= Beginning of Section =
### src/rtl/fifo_mem.sv
// Byte storage for the TX FIFO: DEPTH x DATA_W array, synchronous write, asynchronous head read.
// Latency: write visible on rd_data the cycle after the write edge; read is combinational.
// Backpressure: none here; the owner guarantees wr_en only when a slot is free.
// Ports: clk; wr_en/wr_addr/wr_data write port; rd_addr -> rd_data read port.
module fifo_mem
   import moss_uart_pkg::*;
#(
   parameter  int DEPTH  = 16,
   parameter  int DATA_W = UART_DATA_W,
   localparam int AW     = $clog2(DEPTH)
) (
   input  logic              clk,
   input  logic              wr_en,
   input  logic [AW-1:0]     wr_addr,
   input  logic [DATA_W-1:0] wr_data,
   input  logic [AW-1:0]     rd_addr,
   output logic [DATA_W-1:0] rd_data
);

   // Storage is deliberately not reset: the pointers define which entries are valid.
   logic [DATA_W-1:0] mem [DEPTH];

   always_ff @(posedge clk) begin
      if (wr_en) begin
         mem[wr_addr] <= wr_data;
      end
   end

   assign rd_data = mem[rd_addr];

endmodule

### src/rtl/uart_tx_fifo.sv
// Byte FIFO feeding uart_tx: buffers producer bytes and issues them one at a time via send/busy.
// Latency: byte written in cycle N is popped in N+1 and pulsed out with tx_send in N+2.
// Backpressure: wr_ready drops when DEPTH bytes are held; a rejected writer must hold its data.
// Ports: clk, reset_n (async active-low); wr_valid/wr_ready/wr_data producer side;
//        tx_data/tx_send/tx_busy uart_tx side; level/empty occupancy status.
//        UART_TX_FIFO_STATS_EN adds sent_count (saturating tx_send count) and hi_water (peak level).
module uart_tx_fifo
   import moss_uart_pkg::*;
#(
   parameter  int DEPTH  = 16,
   parameter  int DATA_W = UART_DATA_W,
   localparam int AW     = $clog2(DEPTH),
   localparam int LW     = AW + 1
) (
   input  logic              clk,
   input  logic              reset_n,
   input  logic              wr_valid,
   output logic              wr_ready,
   input  logic [DATA_W-1:0] wr_data,
   output logic [DATA_W-1:0] tx_data,
   output logic              tx_send,
   input  logic              tx_busy,
   output logic [LW-1:0]     level,
   output logic              empty
`ifdef UART_TX_FIFO_STATS_EN
   ,
   output logic [15:0]       sent_count,
   output logic [LW-1:0]     hi_water
`endif
);

   localparam logic [AW:0] PTR_ONE = {{AW{1'b0}}, 1'b1};

   logic [AW:0]       wr_ptr;
   logic [AW:0]       rd_ptr;
   logic              full;
   logic              push;
   logic              pop;
   logic [DATA_W-1:0] head;
   tx_fifo_state_t    state;
   tx_fifo_state_t    state_nxt;

   // Extra wrap bit on each pointer separates full from empty; the difference
   // wraps modulo 2*DEPTH and therefore never exceeds DEPTH.
   assign level    = wr_ptr - rd_ptr;
   assign empty    = (wr_ptr == rd_ptr);
   assign full     = (wr_ptr[AW] != rd_ptr[AW]) && (wr_ptr[AW-1:0] == rd_ptr[AW-1:0]);
   assign wr_ready = !full;
   assign push     = wr_valid && !full;

   fifo_mem #(
      .DEPTH  (DEPTH),
      .DATA_W (DATA_W)
   ) u_mem (
      .clk     (clk),
      .wr_en   (push),
      .wr_addr (wr_ptr[AW-1:0]),
      .wr_data (wr_data),
      .rd_addr (rd_ptr[AW-1:0]),
      .rd_data (head)
   );

   always_ff @(posedge clk or negedge reset_n) begin
      if (!reset_n) begin
         wr_ptr  <= '0;
         rd_ptr  <= '0;
         tx_data <= '0;
         state   <= IDLE;
      end else begin
         state <= state_nxt;
         if (push) begin
            wr_ptr <= wr_ptr + PTR_ONE;
         end
         // tx_data only moves on a pop, which needs busy low, so it is
         // stable for the whole frame uart_tx is shifting out.
         if (pop) begin
            rd_ptr  <= rd_ptr + PTR_ONE;
            tx_data <= head;
         end
      end
   end

   // Pop is taken on the IDLE->SEND edge so the byte is already in tx_data
   // during the single SEND cycle that pulses tx_send.
   always_comb begin
      state_nxt = state;
      pop       = 1'b0;
      tx_send   = 1'b0;
      unique case (state)
         IDLE: begin
            if (!empty && !tx_busy) begin
               pop       = 1'b1;
               state_nxt = SEND;
            end
         end
         SEND: begin
            tx_send   = 1'b1;
            state_nxt = WAIT_BUSY;
         end
         WAIT_BUSY: begin
            if (tx_busy) begin
               state_nxt = WAIT_DONE;
            end
         end
         WAIT_DONE: begin
            if (!tx_busy) begin
               state_nxt = IDLE;
            end
         end
         default: begin
            state_nxt = IDLE;
         end
      endcase
   end

`ifdef UART_TX_FIFO_STATS_EN
   always_ff @(posedge clk or negedge reset_n) begin
      if (!reset_n) begin
         sent_count <= '0;
         hi_water   <= '0;
      end else begin
         if (tx_send && (sent_count != 16'hFFFF)) begin
            sent_count <= sent_count + 16'd1;
         end
         if (level > hi_water) begin
            hi_water <= level;
         end
      end
   end
`endif

endmodule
= End of Section =
◆ Aim of the exercise
Without changing anything, repeat the whole listing.

◆ Response
### src/rtl/fifo_mem.sv
// Byte storage for the TX FIFO: DEPTH x DATA_W array, synchronous write, asynchronous head read.
// Latency: write visible on rd_data the cycle after the write edge; read is combinational.
// Backpressure: none here; the owner guarantees wr_en only when a slot is free.
// Ports: clk; wr_en/wr_addr/wr_data write port; rd_addr -> rd_data read port.
module fifo_mem
   import moss_uart_pkg::*;
#(
   parameter  int DEPTH  = 16,
   parameter  int DATA_W = UART_DATA_W,
   localparam int AW     = $clog2(DEPTH)
) (
   input  logic              clk,
   input  logic              wr_en,
   input  logic [AW-1:0]     wr_addr,
   input  logic [DATA_W-1:0] wr_data,
   input  logic [AW-1:0]     rd_addr,
   output logic [DATA_W-1:0] rd_data
);

   // Storage is deliberately not reset: the pointers define which entries are valid.
   logic [DATA_W-1:0] mem [DEPTH];

   always_ff @(posedge clk) begin
      if (wr_en) begin
         mem[wr_addr] <= wr_data;
      end
   end

   assign rd_data = mem[rd_addr];

endmodule

### src/rtl/uart_tx_fifo.sv
// Byte FIFO feeding uart_tx: buffers producer bytes and issues them one at a time via send/busy.
// Latency: byte written in cycle N is popped in N+1 and pulsed out with tx_send in N+2.
// Backpressure: wr_ready drops when DEPTH bytes are held; a rejected writer must hold its data.
// Ports: clk, reset_n (async active-low); wr_valid/wr_ready/wr_data producer side;
//        tx_data/tx_send/tx_busy uart_tx side; level/empty occupancy status.
//        UART_TX_FIFO_STATS_EN adds sent_count (saturating tx_send count) and hi_water (peak level).
module uart_tx_fifo
   import moss_uart_pkg::*;
#(
   parameter  int DEPTH  = 16,
   parameter  int DATA_W = UART_DATA_W,
   localparam int AW     = $clog2(DEPTH),
   localparam int LW     = AW + 1
) (
   input  logic              clk,
   input  logic              reset_n,
   input  logic              wr_valid,
   output logic              wr_ready,
   input  logic [DATA_W-1:0] wr_data,
   output logic [DATA_W-1:0] tx_data,
   output logic              tx_send,
   input  logic              tx_busy,
   output logic [LW-1:0]     level,
   output logic              empty
`ifdef UART_TX_FIFO_STATS_EN
   ,
   output logic [15:0]       sent_count,
   output logic [LW-1:0]     hi_water
`endif
);

   localparam logic [AW:0] PTR_ONE = {{AW{1'b0}}, 1'b1};

   logic [AW:0]       wr_ptr;
   logic [AW:0]       rd_ptr;
   logic              full;
   logic              push;
   logic              pop;
   logic [DATA_W-1:0] head;
   tx_fifo_state_t    state;
   tx_fifo_state_t    state_nxt;

   // Extra wrap bit on each pointer separates full from empty; the difference
   // wraps modulo 2*DEPTH and therefore never exceeds DEPTH.
   assign level    = wr_ptr - rd_ptr;
   assign empty    = (wr_ptr == rd_ptr);
   assign full     = (wr_ptr[AW] != rd_ptr[AW]) && (wr_ptr[AW-1:0] == rd_ptr[AW-1:0]);
   assign wr_ready = !full;
   assign push     = wr_valid && !full;

   fifo_mem #(
      .DEPTH  (DEPTH),
      .DATA_W (DATA_W)
   ) u_mem (
      .clk     (clk),
      .wr_en   (push),
      .wr_addr (wr_ptr[AW-1:0]),
      .wr_data (wr_data),
      .rd_addr (rd_ptr[AW-1:0]),
      .rd_data (head)
   );

   always_ff @(posedge clk or negedge reset_n) begin
      if (!reset_n) begin
         wr_ptr  <= '0;
         rd_ptr  <= '0;
         tx_data <= '0;
         state   <= IDLE;
      end else begin
         state <= state_nxt;
         if (push) begin
            wr_ptr <= wr_ptr + PTR_ONE;
         end
         // tx_data only moves on a pop, which needs busy low, so it is
         // stable for the whole frame uart_tx is shifting out.
         if (pop) begin
            rd_ptr  <= rd_ptr + PTR_ONE;
            tx_data <= head;
         end
      end
   end

   // Pop is taken on the IDLE->SEND edge so the byte is already in tx_data
   // during the single SEND cycle that pulses tx_send.
   always_comb begin
      state_nxt = state;
      pop       = 1'b0;
      tx_send   = 1'b0;
      unique case (state)
         IDLE: begin
            if (!empty && !tx_busy) begin
               pop       = 1'b1;
               state_nxt = SEND;
            end
         end
         SEND: begin
            tx_send   = 1'b1;
            state_nxt = WAIT_BUSY;
         end
         WAIT_BUSY: begin
            if (tx_busy) begin
               state_nxt = WAIT_DONE;
            end
         end
         WAIT_DONE: begin
            if (!tx_busy) begin
               state_nxt = IDLE;
            end
         end
         default: begin
            state_nxt = IDLE;
         end
      endcase
   end

`ifdef UART_TX_FIFO_STATS_EN
   always_ff @(posedge clk or negedge reset_n) begin
      if (!reset_n) begin
         sent_count <= '0;
         hi_water   <= '0;
      end else begin
         if (tx_send && (sent_count != 16'hFFFF)) begin
            sent_count <= sent_count + 16'd1;
         end
         if (level > hi_water) begin
            hi_water <= level;
         end
      end
   end
`endif

endmodule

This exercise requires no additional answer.